Laborie
- Company type: Public company
- Traded as: Nasdaq: CGNT
- Industry: Medical Equipment
- Founded: 1987
- Headquarters: Orangeburg, New York, United States
- Revenue: US$16.33 Million (As of 2013^{[update]})
- Website: Official website

= Laborie (company) =

American endoscopy product manufacturer and supplier

Cogentix Medical is an international endoscopy product manufacturer and supplier. It was founded in 1987 by Lewis C. Pell and Katsumi Oneda and is based in Orangeburg, New York. In December 2013, the company was selected by 21st Century Oncology Inc. as 21st Century’s Preferred Vendor of Choice, and Laborie's products will be applied in medical treatment in a variety of therapeutic areas, including cancer care.

==Background==
EndoSheath technology is a patented technology of the company. It was invented by Dr. Fred E. Silverstein, who is a notable gastroenterologist. He believed that the reprocess of endoscope was complex at that time and wanted to improve the technology with lower cost and less contamination risk. During the outbreak of the Nightmare Bacteria "Super bug", which raises cross-contamination problems at Advocate Lutheran General Hospital, the EndoSheath solutions successfully reduced patients’ infection.
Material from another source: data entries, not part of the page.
### src/gis_pkg.sv
package gis_pkg;

	localparam int SIGMOID_POINTS_DEF = 256;

	localparam int CFG_DATA_W = 24;
	localparam int CFG_INDEX_W = 3;

	// register indexes
	localparam logic [CFG_INDEX_W-1:0] REG_TIME_STEP = 3'd0;
	localparam logic [CFG_INDEX_W-1:0] REG_PEAK_COND = 3'd1;
	localparam logic [CFG_INDEX_W-1:0] REG_HALF_ACT = 3'd2;
	localparam logic [CFG_INDEX_W-1:0] REG_SLOPE = 3'd3;
	localparam logic [CFG_INDEX_W-1:0] REG_RISE = 3'd4;
	localparam logic [CFG_INDEX_W-1:0] REG_DECAY = 3'd5;
	localparam logic [CFG_INDEX_W-1:0] REG_REVERSAL = 3'd6;
	localparam logic [CFG_INDEX_W-1:0] REG_INIT_GATE = 3'd7;

	localparam int DIV_STEPS = 33;
	localparam longint unsigned ONE_Q31 = 64'd1 << 31;

	typedef enum logic [3:0] {
		S_IDLE, S_DIV, S_MP, S_KF, S_PROD, S_INTERP, S_CLO, S_CHI,
		S_RS, S_A, S_DIFF, S_INCLO, S_INCHI, S_FIN
	} state_t;

	typedef enum logic [3:0] {
		OP_NONE, OP_LOAD, OP_DIV, OP_MP, OP_KF, OP_PROD, OP_INTERP, OP_CLO,
		OP_CHI, OP_RS, OP_A, OP_DIFF, OP_INCLO, OP_INCHI, OP_FIN
	} op_t;

	typedef struct packed {
		op_t op;
	} cmd_t;

	typedef struct packed {
		logic out_free;
	} status_t;

	// unsigned quotient by shift and subtract, for table building only
	function automatic longint unsigned udiv_q(longint unsigned a, longint unsigned b);
		longint unsigned q;
		longint unsigned r;
		q = 0;
		r = 0;
		for (int i = 63; i >= 0; i--) begin
			r = {r[62:0], a[i]};
			if (r >= b) begin
				r = r - b;
				q[i] = 1'b1;
			end
		end
		return q;
	endfunction

	// unsigned remainder by shift and subtract, for table building only
	function automatic longint unsigned udiv_r(longint unsigned a, longint unsigned b);
		longint unsigned r;
		r = 0;
		for (int i = 63; i >= 0; i--) begin
			r = {r[62:0], a[i]};
			if (r >= b) r = r - b;
		end
		return r;
	endfunction

	// exp(-num/den) in Q.31 by a truncated Taylor series
	function automatic longint unsigned exp_neg_frac(longint unsigned num,
			longint unsigned den);
		longint unsigned pos;
		longint unsigned neg;
		longint unsigned term;
		pos = ONE_Q31;
		neg = 0;
		term = ONE_Q31;
		for (longint unsigned n = 1; n <= 24; n++) begin
			term = udiv_q(term * num, den * n);
			if (n[0]) neg = neg + term;
			else pos = pos + term;
		end
		return (neg > pos) ? 64'd0 : pos - neg;
	endfunction

	// sigmoid sample k of n over [-8, 8], Q0.16, capped
	function automatic longint unsigned sig_point(longint unsigned k, longint unsigned n);
		longint unsigned a;
		longint unsigned b;
		longint unsigned m;
		longint unsigned ip;
		longint unsigned fp;
		longint unsigned e;
		longint unsigned e1;
		longint unsigned den;
		longint unsigned s;
		logic below;
		a = 16 * k;
		b = 8 * n;
		below = a < b;
		m = below ? b - a : a - b;
		ip = udiv_q(m, n);
		fp = udiv_r(m, n);
		e = exp_neg_frac(fp, n);
		e1 = exp_neg_frac(1, 1);
		for (longint unsigned j = 0; j < ip && j < 16; j++) e = (e * e1) >> 31;
		den = ONE_Q31 + e;
		if (below) s = udiv_q((e << 16) + (den >> 1), den);
		else s = udiv_q((64'd1 << 47) + (den >> 1), den);
		return (s > 65535) ? 64'd65535 : s;
	endfunction

endpackage

### src/gis_ctrl.sv
module gis_ctrl (
	input  logic              clk,
	input  logic              arst_n,
	input  logic              in_valid,
	output logic              in_ready,
	input  gis_pkg::status_t  stat,
	output gis_pkg::cmd_t     cmd
);
	import gis_pkg::*;

	state_t state_q;
	state_t state_n;
	logic [5:0] cnt_q;

	// next state
	always_comb begin
		state_n = state_q;
		unique case (state_q)
			S_IDLE: if (in_valid) state_n = S_DIV;
			S_DIV: if (cnt_q == 6'(DIV_STEPS - 1)) state_n = S_MP;
			S_MP: state_n = S_KF;
			S_KF: state_n = S_PROD;
			S_PROD: state_n = S_INTERP;
			S_INTERP: state_n = S_CLO;
			S_CLO: state_n = S_CHI;
			S_CHI: state_n = S_RS;
			S_RS: state_n = S_A;
			S_A: state_n = S_DIFF;
			S_DIFF: state_n = S_INCLO;
			S_INCLO: state_n = S_INCHI;
			S_INCHI: state_n = S_FIN;
			S_FIN: if (stat.out_free) state_n = S_IDLE;
			default: state_n = S_IDLE;
		endcase
	end

	// outputs
	always_comb begin
		in_ready = 1'b0;
		cmd.op = OP_NONE;
		unique case (state_q)
			S_IDLE: begin
				in_ready = 1'b1;
				if (in_valid) cmd.op = OP_LOAD;
			end
			S_DIV: cmd.op = OP_DIV;
			S_MP: cmd.op = OP_MP;
			S_KF: cmd.op = OP_KF;
			S_PROD: cmd.op = OP_PROD;
			S_INTERP: cmd.op = OP_INTERP;
			S_CLO: cmd.op = OP_CLO;
			S_CHI: cmd.op = OP_CHI;
			S_RS: cmd.op = OP_RS;
			S_A: cmd.op = OP_A;
			S_DIFF: cmd.op = OP_DIFF;
			S_INCLO: cmd.op = OP_INCLO;
			S_INCHI: cmd.op = OP_INCHI;
			S_FIN: if (stat.out_free) cmd.op = OP_FIN;
			default: cmd.op = OP_NONE;
		endcase
	end

	// state and divider step count
	always_ff @(posedge clk or negedge arst_n) begin
		if (!arst_n) begin
			state_q <= S_IDLE;
			cnt_q <= '0;
		end else begin
			state_q <= state_n;
			if (state_q == S_DIV) cnt_q <= cnt_q + 6'd1;
			else cnt_q <= '0;
		end
	end
endmodule

### config.mk
export PLATFORM = sky130hd
export DESIGN_NAME = gis_ctrl
export DESIGN_NICKNAME = d
export VERILOG_FILES = /design/src/gis_pkg.sv /design/src/gis_ctrl.sv
export SDC_FILE = /design/constraint.sdc
export NUM_CORES = 1
export LEC_CHECK = 0
export BUFFER_PORTS_ARGS = -buffer_cell sky130_fd_sc_hd__buf_2
export CORE_AREA = 2 2 39 41
export CTS_CLUSTER_DIAMETER = 100
export DETAILED_ROUTE_END_ITERATION = 6
export DIE_AREA = 0 0 41 43
export GPL_TIMING_DRIVEN = 0
export PLACE_DENSITY = 0.62
export SLEW_MARGIN = 20
export SYNTH_ARGS = -nofsm -noshare
export SYNTH_HDL_FRONTEND = slang
export SYNTH_SLANG_ARGS = --single-unit
export TNS_END_PERCENT = 30
### constraint.sdc
create_clock -name clk -period 1.8 [get_ports clk]
set_input_delay 0.27 -clock clk [delete_from_list [all_inputs] [get_ports clk]]
set_output_delay 0.27 -clock clk [all_outputs]
set_load 0.01 [all_outputs]
==> results of run 1 <==
==> metal layers <==
metal,track usage [%],routed length [um],vias to the layer above
met5,0,0,-
met4,10.0,6,0
met3,1.57,39,2
met2,22.5,493,7
met1,21.8,562,231
li1,-,-,259
==> cell usage after synthesis (2+ instances only) <==
| cell | count | share of area (%) |
|---|---|---|
| dfrtp_1 | 10 | 42 |
| nand2_1 | 7 | 4.4 |
| o21ai_0 | 7 | 5.9 |
| a21oi_1 | 5 | 4.2 |
| nor2_1 | 5 | 3.2 |
| inv_1 | 4 | 2.5 |
| nand3_1 | 3 | 2.5 |
| buf_4 | 2 | 2.5 |
| ha_1 | 2 | 4.2 |
| nor3_1 | 2 | 1.7 |
| xor2_1 | 2 | 2.9 |
==> cell type report <==
class / count / share of cell area (%)
Timing Repair Buffer: 9 / 7.27
Buffer: 4 / 4.55
Clock buffer: 3 / 3.27
Multi-Input combinational cell: 49 / 43.5
Tap cell: 16 / 2.91
Inverter: 4 / 2.18
Sequential cell: 10 / 36.4
==> cell families (layout without fill, tap and decap cells) <==
family	count (synthesis)	in the layout
compound gates	18	18
xor+xnor	3	3
fa+ha+maj	2	2
buf+inv	8	20
flops	10	10
simple gates	26	26
==> worst max path at each step <==
stage	endpoint	from	cells past startpoint	slack [ns]
6_report	cmd[0]	state_q[2]	4	0.09
3_5_place_dp	cmd[0]	state_q[2]	4	0.36
4_1_cts	cmd[0]	state_q[2]	4	0.07
2_1_floorplan	state_q[0]	state_q[2]	4	0.36
3_3_place_gp	cmd[0]	state_q[2]	4	0.36
5_1_grt	cmd[0]	state_q[3]	4	0.03
==> cells in the final DEF, fill, tap and decap left out, types with 2 or more instances in the layout <==
| master | instances |
|---|---|
| clkbuf_4 | 3 |
| buf_2 | 9 |
| nand3_1 | 3 |
| ha_1 | 2 |
| inv_1 | 4 |
| dfrtp_1 | 10 |
| nor3_1 | 2 |
| xor2_1 | 2 |
| buf_4 | 2 |
| nor2_1 | 5 |
| o21ai_0 | 7 |
| nand2_1 | 7 |
| a21oi_1 | 5 |
==> report_power, final <==
part           internal [W]  leakage (nW)  switching [W]
clock             0.0000766        0.0138      0.0000655
combinational      0.000267         0.176       0.000317
sequential         0.000283         0.132      0.0000377
==> through the flow <==
step / instances / cell area (um2)
3_3_place_gp: 91 / 656
2_1_floorplan: 67 / 596
3_5_place_dp: 91 / 656
4_1_cts: 95 / 688
6_report: 95 / 688
5_1_grt: 95 / 688
==> flip-flops by register name, summed over array words and instances (netlist names) <==
register	count
cnt_q	6
state_q	4
==> repair_timing <==
item | in CTS | in global routing
hold buffers | 1 | 0
hold endpoints to repair | 10 | 0
buffers inserted | 0 | 0
==> critical path: cells and delay by family (launching register included) <==
kind            cells  cell delay, ns
compound gates      1            0.19
buf+inv             2            0.27
flops               1            0.37
simple gates        1            0.36
==> results.py, run 1 <==
metrics = {
    "clocking": {
        "cts-root-buf": "clkbuf_4",
        "numCtsBuffers": 3,
        "cts.sink_count": 10,
        "cts_resized": 0,
        "clockBufferDepth": 2,
        "clock_latency_ns": 0.25,
        "htreeDepth": 1,
        "cts_tree": "built",
        "clkTransAtPathRegs_ns": 0.06,
    },
    "synth": {
        "yosys.area_share.simple_pct": 23.1,
        "synthFlopType": "dfrtp_1",
        "synth_edf_count": 0,
        "synth_fa_ha_area_share_pct": 4.20,
        "yosysWarnings": 0,
        "syn-cell-area_um2": 596,
        "syn_nets": 73,
        "synth_top_family_by_area": "simple AND/OR/NAND/NOR gates",
        "synth_compound_area_share_pct": 18.5,
        "synth_xor_xnor_area_share_pct": 4.41,
        "ys_ff_latch": 10,
        "syn_avg_cell_area_um2": 8.89,
        "yosysSeqAreaShare_pct": 42.0,
        "ys_types": 29,
        "async_flop_share_pct": 100,
        "synth_mux_area_share_pct": 0,
        "synth_cells": 67,
    },
    "grt": {
        "track_usage_pct": 15.7,
        "grt_pass1_wl_um": 1850,
        "grt_max_degree": 11,
        "grt_pass1_vias": 446,
        "grt.overflow.total": 0,
        "antenna_found_initial": 0,
    },
    "setup_path": {
        "cp-start-kind": "flip-flop",
        "max_stage_delay_ns": 0.37,
        "cp_max_fo": 10,
        "path_cells": "buf_6 -> or3_4 -> o21a_1 -> buf_2",
        "cp.arrival_ns": 1.44,
        "reg2regPathDepth": 4,
        "cp_slowest_cell": "dfrtp_1",
        "reg2reg_from": "state_q[2]",
        "critPathRequiredTime_ns": 1.53,
        "path_class": "reg -> out",
        "timing.rr.end": "state_q[0]",
        "r2r_slack_ns": 0.38,
        "critPathCaptureType": "output pin",
    },
    "routing": {
        "routed_wl_um": 1100,
        "vias": 499,
        "post-route-drc-count": 0,
        "via_per_inst": 5.25,
        "post_drt_wl_per_cell_um": 11.6,
        "dr.pass1.iters": 4,
        "drtIter0Drc": 14,
        "ant_nets": 0,
    },
    "sta": {
        "drv_slew": 0,
        "fin_crit_ns": 1.71,
        "grt_setup_unrepaired": "false",
        "fin_ws_ns": 0.0874,
        "hold_viol_final": 0,
        "hold_slack_ns": 0.361,
        "max_freq_mhz": 584,
        "fin_crit_sh_pct": 95.1,
        "slew_headroom_pct": 77.2,
        "setup_viol": 0,
        "worstMarginPinSlew_ns": 0.339,
        "setup-tns-final_ns": 0,
        "fin_skew_ns": 0.000274,
    },
    "final_layout": {
        "drive_above_1_share_pct": 21.5,
        "fin_util_pct": 49.7,
        "multiInputGateArea_um2": 299,
        "syn_to_final_growth_pct": 15.5,
        "n_antenna_cell": 0,
        "nFillCells": 153,
        "fin_nets": 87,
        "regArea_um2": 250,
    },
    "floorplan": {
        "ios": 9,
        "dieArea_um2": 1760,
        "coreArea_um2": 1380,
        "rows": 14,
        "die_h_um": 43,
        "start_util_pct": 43.0,
        "die_x_um": 41,
    },
    "power_and_ir_drop": {
        "p_leak_nw": 0.322,
        "p_per_area_nw_per_um2": 1520,
        "ir_drop_uv": 535,
        "power_w": 0.00105,
    },
    "place": {
        "place_congestion": 0.655,
        "pre_cts_slack_ns": 0.358,
        "port_buffers": 8,
        "dp.final_hpwl_um": 782,
    },
    "worst_hold_path": {
        "hold_depth": 3,
        "hold_start": "in_valid",
        "min_path_type": "in -> reg",
        "min_to": "state_q[0]",
    },
    "flow_run": {
        "drv_cap": 0,
    },
    "outcome": {
        "status": "finished, final reports clean",
    },
}
Power figures use the tool's default switching activity.
==> inputs of run 2 (changes only) <==
--- a/config.mk
+++ b/config.mk
@@ -5,12 +5,12 @@
 export SDC_FILE = /design/constraint.sdc
 export NUM_CORES = 1
 export LEC_CHECK = 0
-export BUFFER_PORTS_ARGS = -buffer_cell sky130_fd_sc_hd__buf_2
+export BUFFER_PORTS_ARGS = -buffer_cell sky130_fd_sc_hd__buf_4
 export CORE_AREA = 2 2 39 41
+export CTS_BUF_LIST = sky130_fd_sc_hd__clkbuf_16
 export CTS_CLUSTER_DIAMETER = 100
 export DETAILED_ROUTE_END_ITERATION = 6
 export DIE_AREA = 0 0 41 43
-export GPL_TIMING_DRIVEN = 0
 export PLACE_DENSITY = 0.62
 export SLEW_MARGIN = 20
 export SYNTH_ARGS = -nofsm -noshare
==> run 2 against run 1 <==
Setup slack worse by 0.019 ns. Critical endpoint unchanged. Clock power rose to 2.9 times the previous value. Non-clock buffer count down 4. Global-route usage up 1.3 points. Count of clock-buffer cells in the layout unchanged. Highest routed layer unchanged. Maximum frequency down 1.1%. Via count down 2.6%. Combinational power down 19%. Register-to-register slack worse by 0.04 ns. Sequential cell count unchanged. Sequential share of layout area down 2.1 points. Sequential power up 28%.
==> results.py, run 2 (same netlist as run 1, synthesis figures left out) <==
metrics = {
    "final_layout": {
        "most-common-layout-cells": "dfrtp_1, buf_4, nand2_1, o21ai_0",
        "regArea_um2": 251,
        "mostFrequentLayoutCell": "dfrtp_1",
        "fin_cells": 92,
        "syn_to_final_growth_pct": 23.3,
        "drive_above_1_share_pct": 18.4,
        "largest_reg_flops": 6,
        "multiInputGateArea_um2": 299,
        "fin_nets": 83,
        "largestRegisters": "cnt_q: 6 flops, state_q: 4 flops",
        "regMostFlops": "cnt_q",
        "n_antenna_cell": 0,
        "nFillCells": 125,
    },
    "setup_path": {
        "cp.arrival_ns": 1.46,
        "critPathRequiredTime_ns": 1.53,
        "critPathCaptureType": "output pin",
        "critPathBufInv": 1,
        "path_cells": "or3_4 -> o21a_1 -> buf_4",
        "max_stage_delay_ns": 0.47,
        "cp_slowest_cell": "dfrtp_2",
        "cp_max_fo": 12,
        "path_class": "reg -> out",
        "cp-start-kind": "flip-flop",
        "path_delay_family": "flip-flops",
    },
    "grt": {
        "grt_pass1_wl_um": 1970,
        "track_usage_pct": 17.1,
        "antenna_found_initial": 0,
        "grt_max_degree": 14,
        "grt_pass1_vias": 459,
        "grt.overflow.total": 0,
    },
    "sta": {
        "slew_headroom_pct": 75.5,
        "hold_viol_final": 0,
        "drv_slew": 0,
        "fin_skew_ns": 0.00200,
        "hold_slack_ns": 0.396,
        "worstMarginPinSlew_ns": 0.367,
        "fin_crit_ns": 1.73,
        "fin_crit_sh_pct": 96.2,
        "setup-tns-final_ns": 0,
        "max_freq_mhz": 578,
        "grt_setup_unrepaired": "false",
        "setup_viol": 0,
    },
    "clocking": {
        "cts.sink_count": 10,
        "cts_tree": "built",
        "postCtsSetupBuffers": 0,
        "clkTransAtPathRegs_ns": 0.04,
        "numCtsBuffers": 3,
        "clock_latency_ns": 0.24,
        "cts-root-buf": "clkbuf_16",
        "htreeDepth": 1,
        "clockBufferDepth": 2,
    },
    "routing": {
        "post-route-drc-count": 0,
        "vias": 486,
        "post_drt_wl_per_cell_um": 12.5,
        "dr.pass1.iters": 4,
        "ant_nets": 0,
        "drtIter0Drc": 6,
        "via_per_inst": 5.28,
        "routed_wl_um": 1150,
    },
    "power_and_ir_drop": {
        "p_leak_nw": 0.330,
        "ir_drop_uv": 628,
        "p_per_area_nw_per_um2": 1750,
    },
    "floorplan": {
        "dieArea_um2": 1760,
        "ios": 9,
        "start_util_pct": 43.0,
        "coreArea_um2": 1380,
        "die_x_um": 41,
        "rows": 14,
        "die_h_um": 43,
    },
    "worst_hold_path": {
        "min_path_type": "in -> async",
    },
    "outcome": {
        "status": "finished, final reports clean",
    },
    "place": {
        "place_congestion": 0.753,
        "dp.final_hpwl_um": 826,
        "port_buffers": 8,
        "placed_cells": 87,
    },
    "flow_run": {
        "drv_cap": 0,
    },
}
run 2: path summary, 6_finish.rpt:
path	from	to	slack, ns	depth (start not counted)
max in group asynchronous	arst_n	state_q[1]	1.25	2
hold / removal	arst_n	cnt_q[2]	0.40	2
hold reg to reg	cnt_q[0]	cnt_q[0]	0.49	1
min in group clk	in_valid	state_q[0]	0.40	3
setup reg to reg	state_q[1]	state_q[0]	0.34	3
setup / recovery	state_q[1]	cmd[0]	0.07	3
run 2: metal layers:
layer,global-route usage (%),wire length (um),vias up
met4,12.0,23,0
met2,22.8,508,11
li1,-,-,252
met3,5.24,60,4
met1,22.4,557,219
met5,0,0,-
run 2: cell type report:
class / count / share of cell area [%]
repair buffers: 9 / 9.54
clock buffers: 3 / 10.2
clock inverters: 1 / 0.511
flip-flops and latches: 10 / 34.2
well taps: 16 / 2.73
multi-input cells: 49 / 40.7
inverters: 4 / 2.04
run 2: metrics by stage:
step | cell area (um2) | utilization [%] | setup slack, ns | power, W
CTS | 733 | 53.0 | 0.0336 | 0.00129
floorplan | 596 | - | 0.364 | 0.000751
detailed placement | 644 | 46.6 | 0.286 | 0.000881
finish | 734 | 53.1 | 0.0689 | 0.00129
global placement | 644 | 46.6 | 0.336 | 0.000872
global route | 734 | 53.1 | 0.0347 | 0.00138
run 2: power by group:
part	leakage (nW)	internal (W)	total, W	switching [W]
clock network	0.0385	0.000292	0.000405	0.000113
registers	0.131	0.000285	0.000410	0.000125
logic	0.160	0.000250	0.000472	0.000223
run 2: timing repair:
item                                    CTS  global route
endpoints found under the hold margin    10             0
gates resized for setup                   0             1
hold buffers                              1             0
endpoints found under the setup margin    0             1
==> inputs of run 3 (changes only) <==
--- a/config.mk
+++ b/config.mk
@@ -6,12 +6,14 @@
 export NUM_CORES = 1
 export LEC_CHECK = 0
 export BUFFER_PORTS_ARGS = -buffer_cell sky130_fd_sc_hd__buf_4
-export CORE_AREA = 2 2 39 41
+export CELL_PAD_IN_SITES_DETAIL_PLACEMENT = 1
+export CELL_PAD_IN_SITES_GLOBAL_PLACEMENT = 2
+export CORE_MARGIN = 1.5
+export CORE_UTILIZATION = 32
 export CTS_BUF_LIST = sky130_fd_sc_hd__clkbuf_16
 export CTS_CLUSTER_DIAMETER = 100
 export DETAILED_ROUTE_END_ITERATION = 6
-export DIE_AREA = 0 0 41 43
-export PLACE_DENSITY = 0.62
+export PLACE_DENSITY = 0.71
 export SLEW_MARGIN = 20
 export SYNTH_ARGS = -nofsm -noshare
 export SYNTH_HDL_FRONTEND = slang
==> run 3 against run 2 <==
Sequential cell count is the same. Cell count grew 11%. Setup slack improved by 0.016 ns. Combinational power increased by 12%. Maximum frequency grew 0.93%. Register-to-register slack is essentially flat. Sequential power fell by 3%. Global-route usage is 0.72 points lower. Critical path type unchanged. Highest routed layer unchanged.
==> results.py, run 3 (same netlist as run 1, synthesis figures left out) <==
metrics = {
    "clocking": {
        "cts-root-buf": "clkbuf_16",
        "clock_latency_ns": 0.23,
        "numCtsBuffers": 3,
        "htreeDepth": 1,
        "clkTransAtPathRegs_ns": 0.04,
        "cts.sink_count": 10,
        "clockBufferDepth": 2,
        "cts_tree": "built",
    },
    "final_layout": {
        "regMostFlops": "cnt_q",
        "mostFrequentLayoutCell": "buf_4",
        "n_antenna_cell": 0,
        "drive_above_1_share_pct": 20.8,
        "syn_to_final_growth_pct": 27.1,
        "most-common-layout-cells": "buf_4, dfrtp_1, nand2_1, o21ai_0",
        "fin_cells": 102,
        "nFillCells": 213,
        "fin_nets": 85,
        "regArea_um2": 251,
        "multiInputGateArea_um2": 299,
        "largestRegisters": "cnt_q: 6 flops, state_q: 4 flops",
        "largest_reg_flops": 6,
    },
    "power_and_ir_drop": {
        "p_leak_nw": 0.338,
        "p_per_area_nw_per_um2": 1730,
        "ir_drop_uv": 826,
    },
    "setup_path": {
        "cp_max_fo": 12,
        "cp_slowest_cell": "dfrtp_2",
        "critPathRequiredTime_ns": 1.53,
        "path_cells": "or3_4 -> o21a_1 -> buf_4",
        "cp-start-kind": "flip-flop",
        "max_stage_delay_ns": 0.47,
        "cp.arrival_ns": 1.45,
        "critPathCaptureType": "output pin",
        "path_class": "reg -> out",
    },
    "sta": {
        "slew_headroom_pct": 75.5,
        "max_freq_mhz": 583,
        "worstMarginPinSlew_ns": 0.368,
        "fin_skew_ns": 0.00277,
        "setup-tns-final_ns": 0,
        "setup_viol": 0,
        "hold_viol_final": 0,
        "drv_slew": 0,
        "grt_setup_unrepaired": "false",
        "fin_crit_ns": 1.72,
        "fin_crit_sh_pct": 95.3,
    },
    "place": {
        "placed_cells": 98,
        "place_congestion": 0.680,
        "port_buffers": 8,
        "dp.final_hpwl_um": 942,
    },
    "grt": {
        "grt.overflow.total": 0,
        "grt_max_degree": 14,
        "grt_pass1_vias": 487,
        "track_usage_pct": 16.4,
        "grt_pass1_wl_um": 2270,
        "antenna_found_initial": 0,
    },
    "routing": {
        "post-route-drc-count": 0,
        "wl_met2_um": 599,
        "routed_wl_um": 1320,
        "highest_layer": "met4",
        "wl_met3_um": 47,
        "wl_met1_um": 640,
        "post_drt_wl_per_cell_um": 13.0,
        "ant_nets": 0,
        "vias": 488,
        "via_per_inst": 4.78,
        "dr.pass1.iters": 2,
        "drtIter0Drc": 2,
    },
    "floorplan": {
        "die_x_um": 46.1,
        "dieArea_um2": 2130,
        "rows": 15,
        "ios": 9,
        "coreArea_um2": 1750,
        "start_util_pct": 34.1,
        "die_h_um": 46.1,
    },
    "flow_run": {
        "drv_cap": 0,
    },
    "outcome": {
        "status": "finished, final reports clean",
    },
    "worst_hold_path": {
        "min_path_type": "in -> reg",
    },
}
run 3: cell count changes in the layout (fill, tap and decap cells not counted), sizes merged:
cell,change
clkinv,-1
buf,+2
The company has two segments including medical and industrial. The medical segment develops and manufactures endoscopy products incorporating its EndoSheath technology for professionals through its subsidiary, Machida, Inc. The product of industrial segment are borescopes provided to aircraft engine industry. The endoscope products and EndoSheath technology of the company have markets in urology, pulmonology, surgery, gastroenterology, ENT and spine.